Basically, they discovered a pathway that regulates the immune response after infection or injury, such as burns. Dysregulation of this pathway could differentiate those who are at risk of fatal sepsis or help identify targets to resolve this unregulated inflammation.

“We are very excited about the findings in this paper and the far-reaching impacts it could have on understanding a key regulatory step in the immune response,” said co-lead author and researcher Cindy McReynolds of the Hammock lab and director of research at EicOsis, a Davis-based company founded by Hammock. Hammock, the corresponding author of the publication, has been involved in enzyme research for more than 50 years.

The eight-member team, using a rodent model, found that the metabolites of linoleic acid formed by the enzyme, soluble epoxide hydrolase (sEH), drive deleterious inflammation after injury. These metabolites, known as lipid mediators, regulate inflammation, blood pressure and pain. Drugs that inhibit the sEH enzyme and resolve inflammation could lead to a better patient outcome. 

“This dysregulation has fatal consequences in serious diseases such as COVID, cancer, sepsis, burn, where fatality rates can be as high as 40 percent in severe cases,” she said. “An understanding of these pathways can help identify patients at risk of developing serious disease or identify new therapeutic targets for treatment.”  

“The immunological disbalance we see in many cases of severe burn injury, trauma and sepsis pose a huge clinical challenge as we lack the understanding of how to diagnose and treat it,” said co-lead author Dr. Christian Bergmann, formerly with UC CoM's Department of Surgery and now headquartered in Germany with the University of Ulm's Department of Trauma Surgery, Hand, Plastic and Reconstructive Surgery. “With this work, we reveal an important mechanism how immune cells are functionally disabled by sEH-derived metabolites of linoleic acid.” 

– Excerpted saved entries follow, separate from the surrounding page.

--- config.mk ---
export PLATFORM = sky130hd
export DESIGN_NAME = eprm_host
export DESIGN_NICKNAME = d
export VERILOG_FILES = /design/src/design/eprm_pkg.sv /design/src/design/eprm_cmd_if.sv /design/src/design/eprm_host.sv /design/src/design/eprm_axil_regs.sv
export SDC_FILE = /design/constraint.sdc
export NUM_CORES = 1
export LEC_CHECK = 0
export ABC_AREA = 1
export BUFFER_PORTS_ARGS = -buffer_cell sky130_fd_sc_hd__buf_2
export CAP_MARGIN = 20
export CORE_MARGIN = 2
export CORE_UTILIZATION = 55
export CTS_BUF_LIST = sky130_fd_sc_hd__clkbuf_2 sky130_fd_sc_hd__clkbuf_4 sky130_fd_sc_hd__clkbuf_8
export DETAILED_ROUTE_END_ITERATION = 16
export PLACE_DENSITY = 0.84
export SLEW_MARGIN = 20
export SYNTH_ARGS = -nofsm -noshare
export SYNTH_HDL_FRONTEND = slang
export SYNTH_HIERARCHICAL = 1
export SYNTH_SLANG_ARGS = --single-unit
--- constraint.sdc ---
create_clock -name clk -period 4.7 [get_ports clk]
set_input_delay 0.235 -clock clk [delete_from_list [all_inputs] [get_ports clk]]
set_output_delay 0.235 -clock clk [all_outputs]
set_load 0.005 [all_outputs]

 The research, titled "sEH-Derived Metabolites of Linoleic Acid Drive Pathologic Inflammation while Impairing Key Innate Immune Cell Function in Burn Injury,” is co-authored by Debin Wan, formerly of the Hammock lab and now a scientist at Escape Bio, San Francisco; Nalin Singh of the Hammock lab; and three UC CoM researchers: Charles Caldwell, professor and director, Division of Research, Department of Surgery; Dorothy Supp, adjunct professor in the Department of Surgery and a scientific staff member at Shriners Children's Ohio; and Holly Goetzman, principal research assistant in the Caldwell lab.

It's a complicated research project, but a crucial one to help humanity.

And that's what EicOsis is all about, as well.  Hammock founded EicOsis in December 2011 to advance novel, safe and effective oral treatments for patients suffering from pain and inflammation. The LLC is developing a new class of oral non-narcotic analgesics based on inhibition of the soluble epoxide hydrolase enzyme. Human clinical trials are underway to test the drug candidate, EC5026, a first-in-class, small molecule that potently inhibits sEH. The sEH inhibitors have already shown to be effective for inflammatory and neuropathic pain in animals, with no apparent adverse or addictive reactions.